По Невскому мира, по лощеным полосам его,
профланирую шагом Дон-Жуана и фата.

Пусть земля кричит, в покое обабившись:
"Ты зеленые весны идешь насиловать!"
Я брошу солнцу, нагло осклабившись:
"На глади асфальта мне хорошо грассировать!"

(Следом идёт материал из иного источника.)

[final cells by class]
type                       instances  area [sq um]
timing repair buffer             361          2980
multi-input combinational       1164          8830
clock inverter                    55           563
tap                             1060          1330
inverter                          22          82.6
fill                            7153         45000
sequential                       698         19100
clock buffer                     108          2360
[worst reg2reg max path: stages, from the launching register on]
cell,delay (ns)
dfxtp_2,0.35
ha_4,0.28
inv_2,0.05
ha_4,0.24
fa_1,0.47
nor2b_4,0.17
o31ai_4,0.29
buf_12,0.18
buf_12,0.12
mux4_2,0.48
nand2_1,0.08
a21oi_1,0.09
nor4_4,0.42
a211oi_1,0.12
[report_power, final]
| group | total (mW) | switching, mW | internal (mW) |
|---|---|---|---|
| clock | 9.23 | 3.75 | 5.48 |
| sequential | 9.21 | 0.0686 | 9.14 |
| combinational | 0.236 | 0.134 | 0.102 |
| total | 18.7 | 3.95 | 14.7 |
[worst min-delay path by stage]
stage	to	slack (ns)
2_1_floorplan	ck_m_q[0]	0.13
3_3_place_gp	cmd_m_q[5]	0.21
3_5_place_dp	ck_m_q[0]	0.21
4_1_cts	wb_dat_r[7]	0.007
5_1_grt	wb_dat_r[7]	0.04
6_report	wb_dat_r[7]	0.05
<file path="config.mk">
export PLATFORM = sky130hd
export DESIGN_NAME = psc_strap_capture
export DESIGN_NICKNAME = d
export VERILOG_FILES = /design/src/psc_pkg.sv /design/src/psc_strap_capture.sv
export SDC_FILE = /design/constraint.sdc
export NUM_CORES = 1
export LEC_CHECK = 0
export CORE_UTILIZATION = 56
export DETAILED_ROUTE_END_ITERATION = 7
export DONT_BUFFER_PORTS = 1
export HOLD_SLACK_MARGIN = 0.03
export PLACE_DENSITY = 0.72
export SYNTH_ARGS = -nofsm -noshare
export SYNTH_HDL_FRONTEND = slang
export SYNTH_SLANG_ARGS = --single-unit
</file>
<file path="constraint.sdc">
create_clock -name clk -period 1.3 [get_ports clk]
set_clock_uncertainty 0.05 [all_clocks]
set_input_delay 0.065 -clock clk [delete_from_list [all_inputs] [get_ports clk]]
set_output_delay 0.065 -clock clk [all_outputs]
set_load 0.02 [all_outputs]
</file>
## src/hdl/flash_decode_defines.svh

```systemverilog
`ifndef FLASH_DECODE_DEFINES_SVH
`define FLASH_DECODE_DEFINES_SVH
// clock and flash timing
`define CLK_MHZ              50
`define FLASH_PROG_US        20
`define FLASH_SECT_ERASE_US  1000
`define FLASH_ARR_ERASE_US   4000
// processor side control page and offsets
`define CSIOP_PAGE           8'h7F
`define CS_MACRO_PAGE        5'h04
`define CS_PMMR_A            8'hB0
`define CS_PMMR_C            8'hB4
`define CS_PROT_MAIN         8'hC0
`define CS_PROT_SEC          8'hC2
`define CS_FLASH_CMD         8'hF0
`define CS_USB_BASE_LOW      8'hF4
// field positions and values
`define TURBO_BIT            3
`define APD_EN_BIT           1
`define USB_BASE_MASK        8'hC0
`define USB_BASE_RST         8'h00
`define PMMR_RST             8'h00
`define FCMD_OP_SECT         2'h2
`define FCMD_OP_ARR          2'h3
`define FPROG_ARR_BIT        8
// software register byte offsets
`define APB_PROG_MAP         8'h00
`define APB_PROT             8'h04
`define APB_BASE             8'h08
`define APB_SECURE           8'h0C
`define APB_FLASH_PROG       8'h10
`define APB_CTRL             8'h14
`define APB_STATUS           8'h18
// software register reset values and reset polarity bit position
`define PROG_MAP_RST         8'hFF
`define PROT_RST             12'h000
`define SECT_BASE_RST        32'h7654_3210
`define APD_LIMIT_RST        16'h0100
`define RST_POL_BIT          16
`endif

```

## src/hdl/flash_decode_pkg.sv

```systemverilog
package flash_decode_pkg;
   typedef enum logic [2:0] {
      FL_IDLE  = 3'b001,
      FL_PROG  = 3'b010,
      FL_ERASE = 3'b100
   } flash_state_t;
   typedef enum logic [1:0] {
      JT_WRITE = 2'h0,
      JT_READ  = 2'h1,
      JT_ERASE = 2'h2
   } jtag_cmd_t;
endpackage

```

## src/hdl/flash_decode_protect_power.sv

```systemverilog
// The placing of the registers and the APB slave port were left to the implementer.
`timescale 1ns/1ps
`include "flash_decode_defines.svh"
module flash_decode_protect_power
   import flash_decode_pkg::*;
#(
   parameter int SECT_ERASE_CYC = `FLASH_SECT_ERASE_US * `CLK_MHZ,
   parameter int ARR_ERASE_CYC  = `FLASH_ARR_ERASE_US * `CLK_MHZ
)
(
   input  wire logic        clk_sys,
   input  wire logic        rst,
   input  wire logic [7:0]  paddr,
   input  wire logic        psel,
   input  wire logic        penable,
   input  wire logic        pwrite,
   input  wire logic [31:0] pwdata,
   output logic      [31:0] prdata,
   output logic             pready,
   output logic             pslverr,
   input  wire logic        mcuRstN,
   output logic             resetFwd,
   input  wire logic        ale,
   input  wire logic [7:0]  addrHigh,
   input  wire logic [7:0]  adIn,
   output logic      [7:0]  adOut,
   output logic             adOe,
   input  wire logic        rdN,
   input  wire logic        wrN,
   input  wire logic        programFetchStrobeN,
   output logic      [7:0]  mainSectorSelect,
   output logic      [3:0]  secSectorSelect,
   output logic      [1:0]  flashBusy,
   output logic      [1:0]  flashStandby,
   input  wire logic [7:0]  plaIn,
   output logic      [7:0]  plaOut,
   output logic             plaSleep,
   output logic             powerDown,
   input  wire logic        jtagValid,
   input  wire logic [1:0]  jtagCmd,
   input  wire logic [7:0]  jtagAddr,
   input  wire logic [31:0] jtagWdata,
   output logic      [31:0] jtagRdata,
   output logic             jtagDenied,
   output logic             jtagDebugEn
);
   localparam int PROG_CYC = `FLASH_PROG_US * `CLK_MHZ;

   logic        rstAll, wrPrev_r, dataStrobe, fetchStrobe, activity;
   logic        csiopHit, wrStart, csWr, fcmdWr, sectProt, turbo;
   logic [7:0]  addrLow_r, usbBaseLow_r, pmmrA_r, pmmrC_r, csRdVal;
   logic [7:0]  macroRd, sectorIsProg_r, mainHit, gatedIn, gatedPrev_r;
   logic [3:0]  secHit;
   logic [11:0] prot_r, selFast_r, selSlow_r;
   logic [15:0] busAddr, apdLimit_r, apdCnt_r;
   logic [31:0] sectorBase_r, cfgData;
   logic [7:0]  cfgAddr;
   logic        secure_r, rstPolHigh_r, cfgWe, jtagWrOk, apbWr, apbErr;
   logic        respReady_r, protViolation_r, eraseAll_r, eraseClear;
   logic        refusedWr, macroHit, eraseReq;
   logic [1:0]  startProg, startSect, startArr, flashDone, eraseSeen_r;
   logic [1:0]  fop;

   assign rstAll   = rst | ~mcuRstN;
   assign resetFwd = rstPolHigh_r ? ~mcuRstN : mcuRstN;

   // multiplexed bus capture
   always_ff @(posedge clk_sys)
   begin
      if (rstAll)
      begin
         addrLow_r <= 8'h00;
         wrPrev_r  <= 1'b1;
      end
      else
      begin
         if (ale)
            addrLow_r <= adIn;
         wrPrev_r <= wrN;
      end
   end

   assign busAddr     = {addrHigh, addrLow_r};
   assign dataStrobe  = !rdN || !wrN;
   assign fetchStrobe = !programFetchStrobeN;
   assign activity    = ale || dataStrobe || fetchStrobe;
   assign csiopHit    = (addrHigh == `CSIOP_PAGE) && dataStrobe;
   assign wrStart     = !wrN && wrPrev_r;
   assign csWr        = wrStart && csiopHit;
   assign macroHit    = (addrLow_r[7:3] == `CS_MACRO_PAGE);

   // sector decode
   always_comb
   begin
      mainHit = 8'h00;
      secHit  = 4'h0;
      for (int i = 0; i < 8; i++)
         if (sectorBase_r[4*i +: 4] == busAddr[15:12])
            mainHit[i] = sectorIsProg_r[i] ? fetchStrobe : dataStrobe;
      if (csiopHit)
         mainHit = 8'h00;
      if (!csiopHit && (mainHit == 8'h00) && busAddr[15] && dataStrobe)
         secHit[busAddr[14:13]] = 1'b1;
   end

   // flash operation requests
   assign fcmdWr   = csWr && (addrLow_r == `CS_FLASH_CMD);
   assign eraseReq = jtagValid && jtagCmd == JT_ERASE && !eraseAll_r;
   assign fop      = adIn[7:6];
   assign sectProt = adIn[5] ? prot_r[8 + 32'(adIn[1:0])] :
                     prot_r[adIn[2:0]];
   assign refusedWr = wrStart &&
                      ((|(mainHit & prot_r[7:0])) ||
                       (|(secHit & prot_r[11:8])));
   always_comb
   begin
      startProg[0] = (wrStart && (|mainHit) && !refusedWr) ||
                     (cfgWe && cfgAddr == `APB_FLASH_PROG &&
                      !cfgData[`FPROG_ARR_BIT]);
      startProg[1] = (wrStart && (|secHit) && !refusedWr) ||
                     (cfgWe && cfgAddr == `APB_FLASH_PROG &&
                      cfgData[`FPROG_ARR_BIT]);
      startSect[0] = fcmdWr && fop == `FCMD_OP_SECT && !adIn[5] &&
                     !sectProt;
      startSect[1] = fcmdWr && fop == `FCMD_OP_SECT && adIn[5] &&
                     !sectProt;
      startArr[0]  = (fcmdWr && fop == `FCMD_OP_ARR && !adIn[5] &&
                      !(|prot_r[7:0])) || eraseReq;
      startArr[1]  = (fcmdWr && fop == `FCMD_OP_ARR && adIn[5] &&
                      !(|prot_r[11:8])) || eraseReq;
   end

   for (genvar g = 0; g < 2; g++)
   begin : gArr
      flash_array_ctrl #(
         .PROG_CYC (PROG_CYC),
         .SECT_CYC (SECT_ERASE_CYC),
         .ARR_CYC  (ARR_ERASE_CYC)
      ) uFlash (
         .clk_sys   (clk_sys),
         .rst       (rstAll),
         .startProg (startProg[g]),
         .startSect (startSect[g]),
         .startArr  (startArr[g]),
         .access    (g == 0 ? (|mainHit) : (|secHit)),
         .busy      (flashBusy[g]),
         .standby   (flashStandby[g]),
         .done      (flashDone[g])
      );
   end

   macrocell_store uMacro (
      .clk_sys (clk_sys),
      .rst     (rstAll),
      .we      (csWr && macroHit),
      .addr    (addrLow_r[2:0]),
      .wdata   (adIn),
      .rdata   (macroRd)
   );

   // processor side control registers
   always_ff @(posedge clk_sys)
   begin
      if (rstAll)
      begin
         usbBaseLow_r <= `USB_BASE_RST;
         pmmrA_r      <= `PMMR_RST;
         pmmrC_r      <= `PMMR_RST;
      end
      else if (csWr)
      begin
         if (addrLow_r == `CS_USB_BASE_LOW)
            usbBaseLow_r <= adIn & `USB_BASE_MASK;
         if (addrLow_r == `CS_PMMR_A)
            pmmrA_r <= adIn;
         if (addrLow_r == `CS_PMMR_C)
            pmmrC_r <= adIn;
      end
   end

   always_comb
   begin
      case (addrLow_r)
         `CS_PMMR_A:       csRdVal = pmmrA_r;
         `CS_PMMR_C:       csRdVal = pmmrC_r;
         `CS_PROT_MAIN:    csRdVal = prot_r[7:0];
         `CS_PROT_SEC:     csRdVal = {4'h0, prot_r[11:8]};
         `CS_USB_BASE_LOW: csRdVal = usbBaseLow_r;
         `CS_FLASH_CMD:    csRdVal = {6'h00, flashBusy};
         default:          csRdVal = macroHit ? macroRd : 8'h00;
      endcase
   end

   always_ff @(posedge clk_sys)
   begin
      if (rstAll)
      begin
         adOut <= 8'h00;
         adOe  <= 1'b0;
      end
      else
      begin
         adOe <= !rdN && csiopHit;
         if (!rdN && csiopHit)
            adOut <= csRdVal;
      end
   end

   // decode outputs, one extra stage in turbo mode
   assign turbo = pmmrA_r[`TURBO_BIT];
   always_ff @(posedge clk_sys)
   begin
      if (rstAll)
      begin
         selFast_r <= 12'h000;
         selSlow_r <= 12'h000;
      end
      else
      begin
         selFast_r <= {secHit & {4{!flashBusy[1]}},
                       mainHit & {8{!flashBusy[0]}}};
         selSlow_r <= selFast_r;
      end
   end
   assign mainSectorSelect = turbo ? selSlow_r[7:0] : selFast_r[7:0];
   assign secSectorSelect  = turbo ? selSlow_r[11:8] : selFast_r[11:8];

   // logic array input gating and latching
   assign gatedIn = plaIn & ~{pmmrA_r[7:4], pmmrC_r[3:0]};
   always_ff @(posedge clk_sys)
   begin
      if (rstAll)
      begin
         gatedPrev_r <= 8'h00;
         plaOut      <= 8'h00;
         plaSleep    <= 1'b0;
      end
      else
      begin
         gatedPrev_r <= gatedIn;
         plaOut      <= turbo ? gatedPrev_r : gatedIn;
         plaSleep    <= turbo && (gatedPrev_r == plaOut);
      end
   end

   // automatic power-down
   always_ff @(posedge clk_sys)
   begin
      if (rstAll)
      begin
         apdCnt_r  <= 16'h0000;
         powerDown <= 1'b0;
      end
      else if (activity)
      begin
         apdCnt_r  <= 16'h0000;
         powerDown <= 1'b0;
      end
      else if (apdCnt_r >= apdLimit_r)
         powerDown <= pmmrA_r[`APD_EN_BIT];
      else
         apdCnt_r <= apdCnt_r + 16'h0001;
   end

   // configuration write path, jtag before apb
   assign jtagWrOk = jtagValid && jtagCmd == JT_WRITE && !secure_r;
   assign apbErr   = (paddr > `APB_STATUS) || (paddr[1:0] != 2'h0);
   assign pready   = respReady_r && !(jtagValid && jtagCmd == JT_WRITE);
   assign pslverr  = pready && apbErr;
   assign apbWr    = psel && penable && pwrite && pready && !apbErr;
   assign cfgWe    = jtagWrOk || apbWr;
   assign cfgAddr  = jtagWrOk ? jtagAddr : paddr;
   assign cfgData  = jtagWrOk ? jtagWdata : pwdata;
   assign eraseClear = eraseAll_r && ((eraseSeen_r | flashDone) == 2'h3);

   function automatic logic [31:0] readCfg(input logic [7:0] a);
      case (a)
         `APB_PROG_MAP: readCfg = {24'h0, sectorIsProg_r};
         `APB_PROT:     readCfg = {20'h0, prot_r};
         `APB_BASE:     readCfg = sectorBase_r;
         `APB_SECURE:   readCfg = {31'h0, secure_r};
         `APB_CTRL:     readCfg = {15'h0, rstPolHigh_r, apdLimit_r};
         `APB_STATUS:   readCfg = {16'h0, usbBaseLow_r, protViolation_r,
                                   eraseAll_r, powerDown, plaSleep,
                                   flashStandby, flashBusy};
         default:       readCfg = 32'h0000_0000;
      endcase
   endfunction

   always_ff @(posedge clk_sys)
   begin
      if (rstAll || eraseClear)
      begin
         sectorIsProg_r <= `PROG_MAP_RST;
         prot_r         <= `PROT_RST;
         sectorBase_r   <= `SECT_BASE_RST;
         secure_r       <= 1'b0;
         apdLimit_r     <= `APD_LIMIT_RST;
         rstPolHigh_r   <= 1'b0;
      end
      else if (cfgWe)
      begin
         case (cfgAddr)
            `APB_PROG_MAP: sectorIsProg_r <= cfgData[7:0];
            `APB_PROT:     prot_r <= cfgData[11:0];
            `APB_BASE:     sectorBase_r <= cfgData;
            `APB_SECURE:   secure_r <= secure_r | cfgData[0];
            `APB_CTRL:
            begin
               apdLimit_r   <= cfgData[15:0];
               rstPolHigh_r <= cfgData[`RST_POL_BIT];
            end
            default: ;
         endcase
      end
   end

   // apb answer timing and sticky refusal flag
   always_ff @(posedge clk_sys)
   begin
      if (rstAll)
      begin
         respReady_r     <= 1'b0;
         prdata          <= 32'h0000_0000;
         protViolation_r <= 1'b0;
      end
      else
      begin
         respReady_r <= psel && penable && !pready;
         if (psel && !pwrite)
            prdata <= apbErr ? 32'h0000_0000 : readCfg(paddr);
         if (refusedWr)
            protViolation_r <= 1'b1;
         else if (apbWr && paddr == `APB_STATUS && pwdata[7])
            protViolation_r <= 1'b0;
      end
   end

   // jtag port
   always_ff @(posedge clk_sys)
   begin
      if (rstAll)
      begin
         jtagRdata   <= 32'h0000_0000;
         jtagDenied  <= 1'b0;
         eraseAll_r  <= 1'b0;
         eraseSeen_r <= 2'h0;
      end
      else
      begin
         jtagDenied <= jtagValid && secure_r && jtagCmd != JT_ERASE;
         if (jtagValid && !secure_r && jtagCmd == JT_READ)
            jtagRdata <= readCfg(jtagAddr);
         if (eraseClear)
         begin
            eraseAll_r  <= 1'b0;
            eraseSeen_r <= 2'h0;
         end
         else if (jtagValid && jtagCmd == JT_ERASE && !eraseAll_r)
         begin
            eraseAll_r  <= 1'b1;
            eraseSeen_r <= 2'h0;
         end
         else if (eraseAll_r)
            eraseSeen_r <= eraseSeen_r | flashDone;
      end
   end
   assign jtagDebugEn = !secure_r;
endmodule

```

## src/hdl/flash_array_ctrl.sv

```systemverilog
`timescale 1ns/1ps
module flash_array_ctrl
   import flash_decode_pkg::*;
#(
   parameter int PROG_CYC = 16,
   parameter int SECT_CYC = 64,
   parameter int ARR_CYC  = 128
)
(
   input  wire logic clk_sys,
   input  wire logic rst,
   input  wire logic startProg,
   input  wire logic startSect,
   input  wire logic startArr,
   input  wire logic access,
   output logic      busy,
   output logic      standby,
   output logic      done
);
   flash_state_t state_r;
   logic [31:0]  cnt_r;

   always_ff @(posedge clk_sys)
   begin
      if (rst)
      begin
         state_r <= FL_IDLE;
         cnt_r   <= 32'h0000_0000;
         done    <= 1'b0;
      end
      else
      begin
         done <= 1'b0;
         case (state_r)
            FL_IDLE:
            begin
               if (startArr)
               begin
                  state_r <= FL_ERASE;
                  cnt_r   <= 32'(ARR_CYC - 1);
               end
               else if (startSect)
               begin
                  state_r <= FL_ERASE;
                  cnt_r   <= 32'(SECT_CYC - 1);
               end
               else if (startProg)
               begin
                  state_r <= FL_PROG;
                  cnt_r   <= 32'(PROG_CYC - 1);
               end
            end
            FL_PROG, FL_ERASE:
            begin
               if (cnt_r == 32'h0000_0000)
               begin
                  state_r <= FL_IDLE;
                  done    <= 1'b1;
               end
               else
                  cnt_r <= cnt_r - 32'h0000_0001;
            end
            default: state_r <= FL_IDLE;
         endcase
      end
   end

   assign busy    = (state_r != FL_IDLE);
   assign standby = !busy && !access;
endmodule

```

## src/hdl/macrocell_store.sv

```systemverilog
`timescale 1ns/1ps
module macrocell_store
(
   input  wire logic       clk_sys,
   input  wire logic       rst,
   input  wire logic       we,
   input  wire logic [2:0] addr,
   input  wire logic [7:0] wdata,
   output logic      [7:0] rdata
);
   logic [7:0] cell_r [8];

   always_ff @(posedge clk_sys)
   begin
      if (rst)
      begin
         for (int i = 0; i < 8; i++)
            cell_r[i] <= 8'h00;
         rdata <= 8'h00;
      end
      else
      begin
         if (we)
            cell_r[addr] <= wdata;
         rdata <= cell_r[addr];
      end
   end
endmodule

```

## config.mk

```make
export PLATFORM = sky130hd
export DESIGN_NAME = flash_decode_protect_power
export DESIGN_NICKNAME = d
export VERILOG_FILES = /design/src/hdl/flash_decode_pkg.sv /design/src/hdl/flash_decode_protect_power.sv /design/src/hdl/flash_array_ctrl.sv /design/src/hdl/macrocell_store.sv
export VERILOG_INCLUDE_DIRS = /design/src /design/src/hdl
export SDC_FILE = /design/constraint.sdc
export NUM_CORES = 1
export LEC_CHECK = 0
export ABC_CLOCK_PERIOD_IN_PS = 8800
export BUFFER_PORTS_ARGS = -buffer_cell sky130_fd_sc_hd__buf_2
export CAP_MARGIN = 20
export CORE_UTILIZATION = 40
export DETAILED_ROUTE_END_ITERATION = 8
export RECOVER_POWER = 100
export SYNTH_ARGS = -nofsm -noshare
export SYNTH_HDL_FRONTEND = slang
export SYNTH_HIERARCHICAL = 1
export SYNTH_SLANG_ARGS = --single-unit
export TNS_END_PERCENT = 100
```

## constraint.sdc

```tcl
create_clock -name clk_sys -period 8.8 [get_ports clk_sys]
set_clock_uncertainty 0.1 [all_clocks]
set_input_delay 1.32 -clock clk_sys [delete_from_list [all_inputs] [get_ports clk_sys]]
set_output_delay 1.32 -clock clk_sys [all_outputs]
set_load 0.02 [all_outputs]
```

==> impl_metrics.tcl <==
set metrics [dict create \
    gr-usage-met3_pct 4.338 \
    first_pass_iters 6 \
    synth_most_common_cell "dfxtp_1" \
    grt_max_degree 63 \
    clock-sinks 378 \
    hold_violations 0 \
    final_layout_size_suffix_gt1_share_pct 13.54 \
    floorplan.initialDensity_pct 40.75 \
    grt_first_pass_wirelength_um 93970 \
    r2r-start "sectorBase_r[29]" \
    coreArea_sq_um 45580 \
    r2r_end "gArr[1].uFlash/cnt_r[13]" \
    avgRoutedWirePerCell_um 21.97 \
    p_leak_uw 0.007537 \
    rr_worst_depth 12 \
    syn_inst 2013 \
    p_comb_share_pct 9.9 \
    grt_use_met2_pct 39.56 \
    min_to "selSlow_r[9]" \
    timing.slew.headroom_pct -122.3 \
    status "finished with violations" \
    failed_checks "capacitance limit, slew limit" \
    rsz0062_at_grt "false" \
    yosysWarnings 6 \
    antenna_found_initial 1 \
    maxSlewViolCount 220 \
    hp-class "register to register" \
    use_met1_pct 35.90 \
    fp.dieH_um 217.5 \
    fmaxAchievable_mhz 149.7 \
    num-fill-cells 4327 \
    worstPathCellList "clkbuf_1 -> nor2b_1 -> clkbuf_1 -> inv_4 -> clkbuf_1 -> or3b_1 -> nor3_1 -> or2_0" \
    grt_use_total_pct 25.77 \
    grt_overflow 0 \
    whs_ns 0.3548 \
    path_max_fanout 50 \
    netlist.top_cell.by_area "dfxtp_1" \
    p_per_area_nw_per_um2 193.3 \
    cts_root_buf "clkbuf_16" \
    endpoint_kind "register" \
    io_pins 221 \
    placed_area_sq_um 20120 \
    die_w_um 217.5 \
    rrSetupSlack_ns 4.05 \
    rows 78 \
    routed_via_density 5.917 \
    yosys.cell_types.count 92 \
    ant_nets 0 \
    p_int_uw 3105 \
    drc_errors 0 \
    syn-cell-area_sq_um 18570 \
    drt-initial-drc-count 1723 \
    die_area_sq_um 47300 \
    post-cts-setup-buffer-count 0 \
    avgSynthCellArea_sq_um 9.226 \
    grt-busiest-layer "met2" \
    cts_resized 0 \
    seq_power_share_pct 43.7 \
    ys.flop_type "dfxtp_1" \
    area_growth_pct 15.38 \
    path_common_cell "clkbuf_1" \
    cts_max_level 2 \
    fin_crit_sh_pct 75.93 \
    totalNegativeSetupSlack_ns 0 \
    ir_worst_vdd_uv 147.2 \
    slowest_delay_ns 1.44 \
    nets 2324 \
    async_flop_share_pct 0 \
    routed-via-count 16711 \
    grt_pass1_vias 15610 \
    worstHoldPathCells 1 \
    criticalPathCategory "primary input to register" \
    hpwl_um 43520 \
    cts_tree "yes" \
    worstSetupStartpointType "primary input" \
    place.gp.congestion 0.9813 \
    portBuffers 220 \
    synth_common_cells "dfxtp_1, nor2_1, nand2_1, a21oi_1, mux2i_1" \
    clk_pin_slew_worst_paths_ns 0.06 \
    min_from "selFast_r[9]" \
    finalInstanceArea_sq_um 21430 \
    slowest_stage "clkbuf_1" \
    hold_buffers 0 \
    clkLatencyLatePin_ns 0.58 \
    clkPwrFrac_pct 46.4 \
    maxCapViolations 5 \
    clk_path_buf_depth 3 \
    worstPathArrival_ns 6.77 \
    min_period_ns 6.682 \
    setup_viol 0 \
    switching_share_pct 25.04 \
    critPathRequiredTime_ns 8.89 \
    tightest_slew_ns 3.335 \
    ys_ff_latch 378 \
    synth_top_area_share_pct 33.85 \
    wl_um 62060 \
    synth_edf_count 64 \
    synth_nets 2149 \
    yosys-top-cells-area "dfxtp_1, edfxtp_1, mux2i_1, nor2_1, a21oi_1" \
    cts_made_buffers 43 \
    ys_seq_area_share_pct 44.19 \
    switchingPower_uw 1037 \
]
-- power groups by stage --
stage / registers (uW) / clock network [uW] / logic (uW)
after floorplan: 1840 / 0 / 281
after global placement: 1840 / 0 / 404
after detailed placement: 1850 / 0 / 408
after CTS: 1810 / 1950 / 410
after global routing: 1810 / 2030 / 444
final: 1810 / 1920 / 412
-- cell usage in the layout (no fill, tap or decap), types with 64 or more instances in the layout --
| cell | netlist | final |
|---|---|---|
| nor2_1 | 202 | 207 |
| buf_2 | 17 | 119 |
| nand2_1 | 149 | 151 |
| dfxtp_1 | 314 | 313 |
| clkbuf_1 | 80 | 122 |
| a21oi_1 | 143 | 143 |
| mux2i_1 | 97 | 97 |
| nand3_1 | 70 | 70 |
| edfxtp_1 | 64 | 64 |
-- registers in the layout, indices dropped and copies added, names as in the netlist, 12 cells and up --
name / cells
selSlow_r: 12
sectorBase_r: 32
selFast_r: 12
prdata: 32
jtagRdata: 32
apdCnt_r: 16
gArr.uFlash/cnt_r: 64
uMacro/cell_r: 64
prot_r: 12
apdLimit_r: 16
-- layout make-up --
type,count,area [sq um],area share [%]
clock buffer,63,1235,5.763
timing repair buffer,247,1144,5.337
tap,600,750.7,3.503
antenna,1,2.502,0.01168
multi-input combinational,1464,9607,44.83
clock inverter,17,276.5,1.290
sequential,378,8209,38.31
inverter,54,205.2,0.9576
-- through the flow --
stage / util, % / power (uW) / std cells / setup WS (ns)
6_report: 47.02 / 4142 / 2824 / 2.118
2_1_floorplan: - / 2123 / 2013 / 4.233
4_1_cts: 47.47 / 4174 / 2820 / 3.798
5_1_grt: 47.02 / 4286 / 2824 / 1.821
3_5_place_dp: 44.15 / 2255 / 2740 / 3.275
3_3_place_gp: 44.12 / 2249 / 2738 / 3.391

Не потому ли, что небо голубо,
а земля мне любовница в этой праздничной чистке,
я дарю вам стихи, веселые, как би-ба-бо
и острые и нужные, как зубочистки!

Женщины, любящие мое мясо, и эта
девушка, смотрящая на меня, как на брата,
закидайте улыбками меня, поэта,-
я цветами нашью их мне на кофту фата!


ВАМ!

Вам, проживающим за оргией оргию,
имеющим ванную и теплый клозет!
Как вам не стыдно о представленных к Георгию
вычитывать из столбцов газет?

Знаете ли вы, бездарные, многие,
думающие нажраться лучше как,-
может быть, сейчас бомбой ноги
выдрало у Петрова поручика?..

Если он приведенный на убой,
вдруг увидел, израненный,
как вы измазанной в котлете губой
похотливо напеваете Северянина!

Вам ли, любящим баб да блюда,
жизнь отдавать в угоду?!
Я лучше в баре блядям буду
подавать ананасную воду!


НАДОЕЛО

Не высидел дома.
Анненский, Тютчев, Фет.*
Опять,
тоскою к людям ведомый,
иду
в кинематографы, в трактиры, в кафе.

За столиком.
Сияние.
Надежда сияет сердцу глупому.
А если за неделю
так изменился россиянин,
что щеки сожгу огнями губ ему.

Осторожно поднимаю глаза,
роюсь в пиджачной куче.
"Назад,
наз-зад,
н а з а д!"
Страх орет из сердца,
Мечется по лицу, безнадежен и скучен.

Не слушаюсь.
Вижу,
вправо немножко,
неведомое ни на суше, ни в пучинах вод,
старательно работает над телячьей ножкой
загадочнейшее существо.

Глядишь и не знаешь: ест или не ест он.
Глядишь и не знаешь: дышит или не дышит он.
Два аршина безлицего розоватого теста:
хоть бы метка была в уголочке вышита.

Только колышутся спадающие на плечи
мягкие складки лоснящихся щек.
Сердце в исступлении,
рвет и мечет.
"Назад же!
Чего еще?"

Влево смотрю.
Рот разинул.
Обернулся к первому, и стало иначе:
для увидевшего вторую образину
первый -
воскресший Леонардо да-Винчи.

Нет людей.
Понимаете
крик тысячедневных мук?
Душа не хочет немая идти,
а сказать кому?

Брошусь на землю,
камня корою
в кровь лицо изотру, слезами асфальт омывая.
Истомившимися по ласке губами
тысячью поцелуев покрою
умную морду трамвая.

В дом уйду.
Прилипну к обоям.
Где роза есть нежнее и чайнее?
Хочешь -
тебе
рябое
прочту "Простое как мычание"?

Для истории

Когда все расселятся в раю и в аду,
земля итогами подведена будет -
помните:
в 1916 году
из Петрограда исчезли красивые люди.